Mission San Antonio de Padua was the third Mission to be founded in Alta California, and was located along the very earliest routing of the Camino Real. This mission was located on a site which was unfortunately somewhat remote from the more reliable water source of what later became known as the Salinas River. In that very early year of the missions, the later more favorable routing of the Camino Real, more closely aligning with the course of the Salinas River, had not yet been discovered or established.

Father Junipero Serra claimed the site on July 14, 1771, and dedicated the Mission to Saint Anthony of Padua. Saint Anthony was born in 1195 in Lisbon, Portugal and is the patron saint of the poor. Father Serra left Fathers Miguel Pieras and Buenaventura Sitjar behind to continue the building efforts, though the construction of the church proper did not actually begin until 1810.
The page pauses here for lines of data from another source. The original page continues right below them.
==> src/rtl/cmp_bist_pkg.sv <==
// Shared definitions for the set-less-than BIST engine.
// Holds the FSM state encoding, the directed-vector count, the LFSR
// polynomial/seed and the "no failure seen" marker for first_fail_idx.
package cmp_bist_pkg;

  typedef enum logic [2:0] {
    ST_IDLE,
    ST_DIRECTED,
    ST_RANDOM,
    ST_DRAIN,
    ST_DONE
  } state_t;

  localparam int          NUM_DIRECTED  = 8;
  localparam logic [31:0] LFSR_POLY     = 32'h8020_0003;
  localparam logic [31:0] LFSR_SEED     = 32'hACE1_2024;
  localparam logic [7:0]  FAIL_IDX_NONE = 8'hFF;

  // One Galois step: shift right, fold the polynomial back in when the
  // bit shifted out was set.
  function automatic logic [31:0] lfsr_advance(input logic [31:0] s);
    return (s >> 1) ^ (s[0] ? LFSR_POLY : 32'h0);
  endfunction

endpackage

==> src/rtl/cmp_bist_lfsr.sv <==
// 32-bit Galois LFSR that advances two steps per enabled cycle so that
// one operand pair can be produced every clock.
// Ports:
//   clk, rst_n   clock, synchronous active-low reset (reloads the seed)
//   load         reload the seed
//   step         advance by two steps
//   rand0/rand1  low OUT_W bits of the first/second step from the
//                current state (the pair the next vector will use)
module cmp_bist_lfsr #(
  parameter int OUT_W = 32
) (
  input  logic             clk,
  input  logic             rst_n,
  input  logic             load,
  input  logic             step,
  output logic [OUT_W-1:0] rand0,
  output logic [OUT_W-1:0] rand1
);
  import cmp_bist_pkg::*;

  logic [31:0] state_q;
  logic [31:0] step1;
  logic [31:0] step2;

  // Both look-ahead steps are combinational so a vector is ready before
  // the edge that consumes it.
  always_comb begin
    step1 = lfsr_advance(state_q);
    step2 = lfsr_advance(step1);
  end

  // The state only moves when a random vector is actually consumed.
  always_ff @(posedge clk) begin
    if (!rst_n)    state_q <= LFSR_SEED;
    else if (load) state_q <= LFSR_SEED;
    else if (step) state_q <= step2;
  end

  assign rand0 = step1[OUT_W-1:0];
  assign rand1 = step2[OUT_W-1:0];

endmodule

==> src/rtl/cmp_bist.sv <==
// Self-checking stimulus/checker engine for a set-less-than comparator.
// Drives 8 directed corner pairs then NUM_RAND LFSR pairs, one per
// cycle, and checks the DUT result LAT cycles later against a golden
// signed/unsigned compare.
// Ports:
//   clk, rst_n          clock, synchronous active-low reset
//   start               run request (honoured in IDLE/DONE only)
//   unsigned_mode       compare mode, latched on an accepted start
//   dut_result          comparator output under test
//   operand0/operand1   registered stimulus pair
//   op_valid, busy      live vector / run in progress
//   done, pass          run finished / no mismatches seen
//   err_count           saturating mismatch count
//   first_fail_idx      index of first mismatching vector, FF if none
module cmp_bist #(
  parameter int WIDTH    = 32,
  parameter int NUM_RAND = 16,
  parameter int LAT      = 0
) (
  input  logic             clk,
  input  logic             rst_n,
  input  logic             start,
  input  logic             unsigned_mode,
  input  logic [WIDTH-1:0] dut_result,
  output logic [WIDTH-1:0] operand0,
  output logic [WIDTH-1:0] operand1,
  output logic             op_valid,
  output logic             busy,
  output logic             done,
  output logic             pass,
  output logic [7:0]       err_count,
  output logic [7:0]       first_fail_idx
);
  import cmp_bist_pkg::*;

  localparam int NUM_VEC = NUM_DIRECTED + NUM_RAND;

  localparam logic [WIDTH-1:0] VAL_ZERO = '0;
  localparam logic [WIDTH-1:0] VAL_ONE  = WIDTH'(1);
  localparam logic [WIDTH-1:0] VAL_TWO  = WIDTH'(2);
  localparam logic [WIDTH-1:0] VAL_ONES = '1;
  localparam logic [WIDTH-1:0] VAL_MIN  = {1'b1, {(WIDTH-1){1'b0}}};
  localparam logic [WIDTH-1:0] VAL_MAX  = {1'b0, {(WIDTH-1){1'b1}}};

  // Corner pairs, returned as {operand0, operand1}.
  function automatic logic [2*WIDTH-1:0] directed_vec(input logic [2:0] k);
    case (k)
      3'd0:    return {VAL_ZERO, VAL_ZERO};
      3'd1:    return {VAL_MIN, VAL_MAX};
      3'd2:    return {VAL_MAX, VAL_MIN};
      3'd3:    return {VAL_ONES, VAL_ONE};
      3'd4:    return {VAL_ONE, VAL_TWO};
      3'd5:    return {VAL_ONES, VAL_ONES};
      3'd6:    return {VAL_MIN, VAL_MIN + VAL_ONE};
      3'd7:    return {VAL_MAX - VAL_ONE, VAL_MAX};
      default: return {VAL_ZERO, VAL_ZERO};
    endcase
  endfunction

  state_t             state_q, state_d;
  logic [7:0]         idx_q;
  logic [7:0]         nxt_idx;
  logic [1:0]         drain_q;
  logic               mode_q;
  logic               start_ok;
  logic               load_vec;
  logic               lfsr_step;
  logic [2*WIDTH-1:0] next_vec;
  logic [WIDTH-1:0]   rand0, rand1;
  logic               exp_now;
  logic               chk_valid;
  logic               chk_exp;
  logic [7:0]         chk_idx;
  logic               mismatch;

  assign start_ok = start && ((state_q == ST_IDLE) || (state_q == ST_DONE));

  cmp_bist_lfsr #(.OUT_W(WIDTH)) u_lfsr (
    .clk   (clk),
    .rst_n (rst_n),
    .load  (start_ok),
    .step  (lfsr_step),
    .rand0 (rand0),
    .rand1 (rand1)
  );

  // State register.
  always_ff @(posedge clk) begin
    if (!rst_n) state_q <= ST_IDLE;
    else        state_q <= state_d;
  end

  // Next-state logic; empty RANDOM or DRAIN phases are skipped outright.
  always_comb begin
    state_d = state_q;
    unique case (state_q)
      ST_IDLE, ST_DONE:
        if (start) state_d = ST_DIRECTED;
      ST_DIRECTED:
        if (idx_q == 8'(NUM_DIRECTED - 1))
          state_d = (NUM_RAND > 0) ? ST_RANDOM : ((LAT > 0) ? ST_DRAIN : ST_DONE);
      ST_RANDOM:
        if (idx_q == 8'(NUM_VEC - 1))
          state_d = (LAT > 0) ? ST_DRAIN : ST_DONE;
      ST_DRAIN:
        if (drain_q == 2'(LAT - 1)) state_d = ST_DONE;
      default:
        state_d = ST_IDLE;
    endcase
  end

  // Status outputs are pure functions of the state; pass is only
  // meaningful once done, so it is qualified by it.
  always_comb begin
    op_valid = (state_q == ST_DIRECTED) || (state_q == ST_RANDOM);
    busy     = op_valid || (state_q == ST_DRAIN);
    done     = (state_q == ST_DONE);
    pass     = done && (err_count == 8'd0);
  end

  // Pick the pair to register at the coming edge: vector 0 on start,
  // otherwise the vector after the current one while any remain.
  always_comb begin
    nxt_idx   = idx_q + 8'd1;
    load_vec  = 1'b0;
    lfsr_step = 1'b0;
    next_vec  = directed_vec(3'd0);
    if (start_ok) begin
      load_vec = 1'b1;
    end else if (op_valid && (nxt_idx < 8'(NUM_VEC))) begin
      load_vec = 1'b1;
      if (nxt_idx < 8'(NUM_DIRECTED)) begin
        next_vec = directed_vec(nxt_idx[2:0]);
      end else begin
        next_vec  = {rand0, rand1};
        lfsr_step = 1'b1;
      end
    end
  end

  // Vector index, drain counter, latched mode and operand registers.
  always_ff @(posedge clk) begin
    if (!rst_n) begin
      idx_q    <= 8'd0;
      drain_q  <= 2'd0;
      mode_q   <= 1'b0;
      operand0 <= '0;
      operand1 <= '0;
    end else begin
      if (start_ok) begin
        idx_q  <= 8'd0;
        mode_q <= unsigned_mode;
      end else if (op_valid) begin
        idx_q <= nxt_idx;
      end
      drain_q <= (state_q == ST_DRAIN) ? drain_q + 2'd1 : 2'd0;
      if (load_vec) {operand0, operand1} <= next_vec;
    end
  end

  // Golden compare on the pair currently presented to the DUT.
  always_comb begin
    if (mode_q) exp_now = (operand0 < operand1);
    else        exp_now = ($signed(operand0) < $signed(operand1));
  end

  // Expected value and index travel LAT cycles to line up with the DUT.
  if (LAT == 0) begin : g_nopipe
    assign chk_valid = op_valid;
    assign chk_exp   = exp_now;
    assign chk_idx   = idx_q;
  end else begin : g_pipe
    logic [LAT-1:0] pipe_valid;
    logic [LAT-1:0] pipe_exp;
    logic [7:0]     pipe_idx [LAT];

    // Only the valid bits need clearing; data is ignored while invalid.
    always_ff @(posedge clk) begin
      if (!rst_n) begin
        pipe_valid <= '0;
      end else begin
        pipe_valid[0] <= op_valid;
        for (int i = 1; i < LAT; i++) pipe_valid[i] <= pipe_valid[i-1];
      end
    end

    // Expected/index payload shifts every cycle alongside the valid bits.
    always_ff @(posedge clk) begin
      pipe_exp[0] <= exp_now;
      pipe_idx[0] <= idx_q;
      for (int i = 1; i < LAT; i++) begin
        pipe_exp[i] <= pipe_exp[i-1];
        pipe_idx[i] <= pipe_idx[i-1];
      end
    end

    assign chk_valid = pipe_valid[LAT-1];
    assign chk_exp   = pipe_exp[LAT-1];
    assign chk_idx   = pipe_idx[LAT-1];
  end

  // Anything but a clean 0/1 in bit 0 counts as a mismatch.
  assign mismatch = chk_valid &&
                    ((dut_result[0] != chk_exp) || (dut_result[WIDTH-1:1] != '0));

  // Error bookkeeping; a zero count means no mismatch has been seen yet,
  // which identifies the first failure without a separate flag.
  always_ff @(posedge clk) begin
    if (!rst_n) begin
      err_count      <= 8'd0;
      first_fail_idx <= FAIL_IDX_NONE;
    end else if (start_ok) begin
      err_count      <= 8'd0;
      first_fail_idx <= FAIL_IDX_NONE;
    end else if (mismatch) begin
      if (err_count != 8'hFF) err_count <= err_count + 8'd1;
      if (err_count == 8'd0)  first_fail_idx <= chk_idx;
    end
  end

endmodule
==> config.mk <==
export PLATFORM = sky130hd
export DESIGN_NAME = cmp_bist
export DESIGN_NICKNAME = d
export VERILOG_FILES = /design/src/rtl/cmp_bist_pkg.sv /design/src/rtl/cmp_bist_lfsr.sv /design/src/rtl/cmp_bist.sv
export SDC_FILE = /design/constraint.sdc
export NUM_CORES = 1
export LEC_CHECK = 0
export ABC_AREA = 0
export CORE_MARGIN = 1.5
export CORE_UTILIZATION = 35
export DETAILED_ROUTE_END_ITERATION = 8
export PLACE_DENSITY = 0.6
export REMOVE_ABC_BUFFERS = 1
export SYNTH_ARGS = -nofsm -noshare
export SYNTH_HDL_FRONTEND = slang
export SYNTH_HIERARCHICAL = 1
export SYNTH_SLANG_ARGS = --single-unit
==> constraint.sdc <==
create_clock -name clk -period 2.85 [get_ports clk]
set_input_delay 0.285 -clock clk [delete_from_list [all_inputs] [get_ports clk]]
set_output_delay 0.285 -clock clk [all_outputs]
set_load 0.05 [all_outputs]
==> metrics.cfg, run 1 <==
[synth]
synth-seq-area-share = 0.3751
avgSynthCellArea_sq_um = 8.438
yosysTopAreaCell = dfxtp_1
synth.most_common_cell = dfxtp_1
syn_area_sq_mm = 0.006725
synth_top_flop_cell = dfxtp_1
synth-async-reset-ratio = 0
synthCells = 797
synth-warning-count = 6
ys_ff_latch = 126
synth_top_area_frac = 0.3751
synth_edf_count = 0
synth_area_leaders = dfxtp_1, ha_1, a21boi_0, buf_4, nand2_1
synth_common_cells = dfxtp_1, nand2_1, o21ai_0, a21boi_0, buf_4
ys_types = 55

[power]
switching_share = 0.3932
power_density_mw_per_mm2 = 837.9
combPwrFrac = 0.427
power.internal_w = 0.004443
power.switching_w = 0.002879
p_seq_frac = 0.300
clkPwrFrac = 0.273
p_leak_nw = 3.316
ir_drop_uv = 514.0

[placed_design]
dpl.hpwl_mm = 11.44
place_ws_ps = -137.0
globalplace.congestion = 0.7922
dp_cells = 1105
dpl_cell_area_sq_mm = 0.008102
numPortBuffers = 119

[cts]
clk_path_buf_depth = 2
cts_tree = done
cts_buffers = 17
insertion_delay_ps = 410
cts-htree-levels = 4
cts_sinks = 126
ctsHoldBuffers = 0
clk_pin_slew_ps = 60
root_buffer = clkbuf_16

[routing]
first_pass_iters = 7
num_vias = 5639
wl_mm = 16.21
wl_per_cell_microns = 14.25
ant_nets = 0
post_drt_via_cell_ratio = 4.960
drc = 0
drt_iter0_drc = 324

[layout]
design_area_sq_mm = 0.008738
syn2layout_area_growth_pct = 29.93
nets = 967
n_antenna_cell = 0
layoutNonFillerInstCount = 1137
regArea_sq_mm = 0.002530
fill_cells = 1834
layout-drive-gt1-share = 0.1351
multi_input_area_sq_mm = 0.003497

[sta]
worstMarginPinSlew_ps = 603.2
finalCriticalPeriod_ps = 2784
slew_viol_final = 0
max_freq_mhz = 359.2
rsz0062_at_grt = yes
hold_viol_final = 0
hold_slack_ps = 421.5
post-route-period-util = 0.9767
setup_viol = 0
tns_ps = 0
skew_ps = 10.70
relSlewSlack = 0.5969
worst_slack_ps = 66.33

[min_path]
hold_depth = 1
hold_path_class = reg -> reg
min_to = drain_q[0]
hold_start = drain_q[0]

[critical_path]
cp.depth = 10
worst-path-buf-inv = 1
max_stage_delay_ps = 480
crit_family = compound AO/OA/AOI/OAI gates
crit_slowest_cell = or4_1
rrSetupSlack_ps = 70
timing.rr.start = operand1[2]
crit_type = reg -> reg
startpoint_type = flop
r2r_cells = 10
crit_path_max_fanout = 6
r2r-end = first_fail_idx[5]
cp-end-kind = flop
crit_chain = inv_2, ha_4, a211o_1, a31oi_2, o221ai_2, a211o_1, a32o_2, or2_4, or4_1, o31a_1
crit_top_cell = a211o_1
cp.required_ps = 3160
arrival_ps = 3090

[die]
core_area_sq_mm = 0.01877
io-pin-count = 120
die_area_sq_mm = 0.02005
die_h_microns = 141.6
die_w_microns = 141.6
rows = 50
initial_core_util = 0.3583

[grt]
grt_pass1_wl_mm = 26.59
grt_pass1_vias = 5317
grtUsageTotal = 0.1681
grt_overflow_total = 0
antenna_found_initial = 0
grt_max_degree = 47

[run_status]
status = finished, final reports clean

[flow_run]
max_cap_violations = 0

cells by family (layout without fill, tap and decap cells):
kind of cell / Yosys count / after routing / share of synthesized area
simple gates: 239 / 240 / 0.1700
flops: 126 / 126 / 0.3751
buf+inv: 146 / 251 / 0.1202
fa+ha+maj: 38 / 38 / 0.07070
compound gates: 193 / 193 / 0.1818
xor+xnor: 20 / 20 / 0.02995
mux: 35 / 35 / 0.05228
layer usage:
metal,up-vias,global-route usage,share of wire
met5,-,0,0
met4,0,0.04558,0.0070
met3,8,0.05029,0.054
met2,148,0.2662,0.45
met1,2597,0.2224,0.49
li1,2886,-,-
worst max path at each step:
| stage | startpoint | endpoint | slack, ps |
|---|---|---|---|
| global route | operand1[2] | first_fail_idx[4] | -10 |
| floorplan | chk_idx[0] | u_lfsr/state_q[21] | -2390 |
| global placement | operand1[2] | first_fail_idx[5] | -160 |
| finish | operand1[2] | first_fail_idx[5] | 70 |
| detailed placement | operand1[2] | first_fail_idx[1] | -140 |
| CTS | operand1[2] | first_fail_idx[4] | -50 |
area by class of cell:
cell class	count	share of cell area
multi-input combinational	526	0.4002
tap	234	0.03351
clock buffer	22	0.05427
sequential	126	0.2895
inverter	41	0.01761
clock inverter	7	0.007446
timing repair buffer	181	0.1975
power by group through the flow:
| stage | clock network (W) | logic, W | registers (W) |
|---|---|---|---|
| after detailed placement | 0 | 0.00308 | 0.00222 |
| after floorplan | 0 | 0.00106 | 0.00300 |
| after CTS | 0.00204 | 0.00311 | 0.00219 |
| after global routing | 0.00214 | 0.00339 | 0.00223 |
| after global placement | 0 | 0.00307 | 0.00222 |
| final | 0.00200 | 0.00313 | 0.00219 |
sequential cells by signal, summed over array words and instances (netlist names):
| name | flops |
|---|---|
| operand0 | 32 |
| operand1 | 32 |
| u_lfsr/state_q | 32 |
| chk_idx | 8 |
| err_count | 8 |
| first_fail_idx | 8 |
| state_q | 3 |
| drain_q | 2 |
| mode_q | 1 |
cells in the final DEF (no fill, tap or decap), drive strengths merged, types with 10 or more instances in the layout:
| cell | synthesis | routed |
|---|---|---|
| nand3 | 10 | 10 |
| clkbuf | 37 | 22 |
| dfxtp | 126 | 126 |
| o21ai | 74 | 74 |
| buf | 68 | 64 |
| a21boi | 60 | 60 |
| nor2 | 50 | 50 |
| inv | 40 | 40 |
| xor2 | 14 | 14 |
| clkdlybuf4s50 | 0 | 117 |
| nor3 | 10 | 10 |
| ha | 38 | 38 |
| a21oi | 28 | 28 |
| mux2i | 34 | 34 |
| nand4 | 14 | 14 |
| nand2 | 98 | 98 |
through the flow:
| stage | total power [W] | utilization |
|---|---|---|
| floorplan | 0.004065 | - |
| global placement | 0.005292 | 0.4317 |
| detailed placement | 0.005307 | 0.4317 |
| CTS | 0.007346 | 0.4628 |
| global route | 0.007758 | 0.4656 |
| finish | 0.007322 | 0.4656 |
timing repair:
action	CTS	global route
pin swaps	11	5
gates cloned	2	0
endpoints found under the setup margin	13	15
hold endpoints to repair	0	0
buffers inserted	1	0
resized for setup	9	10
(Power assumes the default switching activity.)
==> run 2, diff against run 1 <==
- PLACE_DENSITY: 0.6 -> 0.61
- SKIP_LAST_GASP: unset -> 1
- SYNTH_HIERARCHICAL: 1 -> unset
==> run 2 against run 1 <==
Register-to-register slack better by 80 ps. Design area fell by 7.5%. Clock power grew 6%. Clock skew decreased by 2.6 ps. Final cell count shrank 2.9%. Count of clock-buffer cells in the layout up 2. Synthesized cell count decreased by 6.5%. Largest power group is now clock. Critical path depth is the same. Sequential power fell by 8%.
==> metrics.cfg, run 2 <==
[synth]
synth_edf_count = 0  ; unchanged
synth-seq-area-share = 0.4276  ; +0.05250
synthCells = 745  ; -6.5%
synth-warning-count = 0  ; -6
syn_area_sq_mm = 0.005899  ; -12%
synth.most_common_cell = nand2_1
synth_common_cells = nand2_1, dfxtp_1, o21ai_0, nor2_1
yosysTopAreaCell = dfxtp_1
ys_ff_latch = 126  ; unchanged
avgSynthCellArea_sq_um = 7.919  ; -6.2%
synth_top_flop_cell = dfxtp_1
synth_area_leaders = dfxtp_1, nand2_1, o21ai_0, ha_1, a21oi_1
ys_types = 45  ; -18%
synth-async-reset-ratio = 0  ; unchanged
synth_top_area_frac = 0.4276  ; +0.05250

[cts]
clk_path_buf_depth = 2  ; unchanged
cts-htree-levels = 4  ; unchanged
cts_buffers = 17  ; unchanged
postCtsSetupRepairBufs = 0  ; -1
ctsHoldBuffers = 0  ; unchanged
cts_sinks = 126  ; unchanged
insertion_delay_ps = 420  ; about the same
root_buffer = clkbuf_16
cts_tree = done
clk_pin_slew_ps = 50  ; about the same

[sta]
finalCriticalPeriod_ps = 2704  ; -79.24 ps
hold_viol_final = 0  ; unchanged
setup_viol = 0  ; unchanged
hold_slack_ps = 426.1  ; +4.526 ps
relSlewSlack = 0.6324  ; +0.03549
rsz0062_at_grt = no
skew_ps = 8.066  ; -2.638 ps
post-route-period-util = 0.9489  ; -0.02780
max_freq_mhz = 369.8  ; +2.9%
slew_viol_final = 0  ; unchanged
worstMarginPinSlew_ps = 549.7  ; -53.50 ps

[critical_path]
crit_type = reg -> reg
worst-path-buf-inv = 1  ; unchanged
max_stage_delay_ps = 360  ; -120 ps
crit_chain = inv_1, ha_1, a211o_1, a31oi_1, o221ai_1, a211o_1, a32o_1, or2_2, or3_1, a21oi_1
crit_path_max_fanout = 6  ; unchanged
crit_top_cell = a211o_1
cp.required_ps = 3200  ; +40 ps
cp-end-kind = flop
startpoint_type = flop
crit_family = compound AO/OA/AOI/OAI gates
arrival_ps = 3050  ; -40 ps
crit_slowest_cell = or3_1

[placed_design]
numPortBuffers = 119  ; unchanged
dpl.hpwl_mm = 11.13  ; -2.7%
globalplace.congestion = 0.8172  ; +3.2%
dpl_cell_area_sq_mm = 0.007488  ; -7.6%
dp_cells = 1074  ; -2.8%

[routing]
first_pass_iters = 5  ; -2
num_vias = 5414  ; -4.0%
ant_nets = 0  ; unchanged
drc = 0  ; unchanged
wl_mm = 15.25  ; -5.9%
post_drt_via_cell_ratio = 4.904  ; -1.1%
drt_iter0_drc = 242  ; -25%
wl_per_cell_microns = 13.81  ; -3.1%

[layout]
n_antenna_cell = 0  ; unchanged
layoutNonFillerInstCount = 1104  ; -2.9%
fill_cells = 1608  ; -12%
final_common_cell = nand2_1
final_cell_mix = nand2_1, dfxtp_1, clkdlybuf4s50_1, o21ai_0, nor2_1
largestRegisters = operand0 (32), operand1 (32), u_lfsr.state_q (32)
syn2layout_area_growth_pct = 37.03
layout-drive-gt1-share = 0.09050  ; -0.04461
design_area_sq_mm = 0.008084  ; -7.5%
fin_util = 0.4892  ; +0.02361
nets = 946  ; -2.2%

[die]
die_w_microns = 132.8  ; -6.2%
die_area_sq_mm = 0.01764  ; -12%
core_area_sq_mm = 0.01652  ; -12%
die_h_microns = 132.8  ; -6.2%
rows = 47  ; -6.0%
io-pin-count = 120  ; unchanged
initial_core_util = 0.3570  ; -0.001326

[grt]
grt_pass1_vias = 5032  ; -5.4%
antenna_found_initial = 0  ; unchanged
grtUsageTotal = 0.1763  ; +0.008196
grt_overflow_total = 0  ; unchanged
grt_pass1_wl_mm = 24.91  ; -6.3%
grt_max_degree = 41  ; -13%

[power]
clkPwrFrac = 0.374  ; +0.101
combPwrFrac = 0.273  ; -0.154
p_leak_nw = 3.153  ; -4.9%
switching_share = 0.3238  ; -0.06940
p_total_w = 0.005698  ; -22%
power_density_mw_per_mm2 = 704.8  ; -16%
ir_drop_uv = 435.6  ; -15%
power.internal_w = 0.003853  ; -13%
p_seq_frac = 0.352  ; +0.052
power.switching_w = 0.001845  ; -36%

[min_path]
hold_path_class = reg -> reg

[flow_run]
max_cap_violations = 0  ; unchanged

[run_status]
status = finished, final reports clean

-- run 2: repair_timing --
| item | in CTS | in global routing |
|---|---|---|
| pin swaps | 0 | 2 |
| endpoints found under the setup margin | 8 | 15 |
| gates resized for setup | 2 | 3 |
| hold endpoints to repair | 0 | 0 |
-- run 2: logic make-up after synthesis --
logic type               count (synthesis)  synth area share
flip-flops                             126            0.4276
XOR/XNOR                                19           0.02821
adder cells (fa/ha/maj)                 37           0.07847
buffers and inverters                   89           0.05790
AND/OR/NAND/NOR                        285            0.2182
multiplexers                            12           0.02036
AO/OA/AOI/OAI                          177            0.1692
-- run 2: power groups by stage --
stage               Combinational (W)  Clock (W)  Sequential, W
finish                        0.00156    0.00213        0.00201
global route                  0.00167    0.00225        0.00203
global placement              0.00155          0        0.00204
detailed placement            0.00156          0        0.00204
CTS                           0.00157    0.00217        0.00201
floorplan                    0.000519          0        0.00248
-- run 2: path summary, 6_finish.rpt --
check | from | end | slack (ps) | depth (start not counted)
min reg2reg | drain_q[0] | drain_q[0] | 430 | 1
min | drain_q[0] | drain_q[0] | 430 | 1
max | operand1[2] | err_count[4] | 150 | 10
max reg2reg | operand1[2] | err_count[4] | 150 | 10
-- run 2: layer usage --
layer / GRT usage / vias up / wire length [microns]
met3: 0.04100 / 21 / 659
met4: 0.06777 / 0 / 238
li1: - / 2807 / -
met1: 0.2329 / 2475 / 7288
met2: 0.2792 / 111 / 7063
met5: 0 / - / 0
From 1804-1830 the missionary Juan Bautista Sancho studied the local languages and composed music.

In 1805, the native people at the mission, mostly Northern Salinan (Antoniano) but also some Yokuts and Esselen, had increased to 1,300. By 1810, only 178 Native Americans were living at the Mission, In 1834, after secularization there were 150 Mission Indians remaining. No town grew up around the mission, as was usual at other missions.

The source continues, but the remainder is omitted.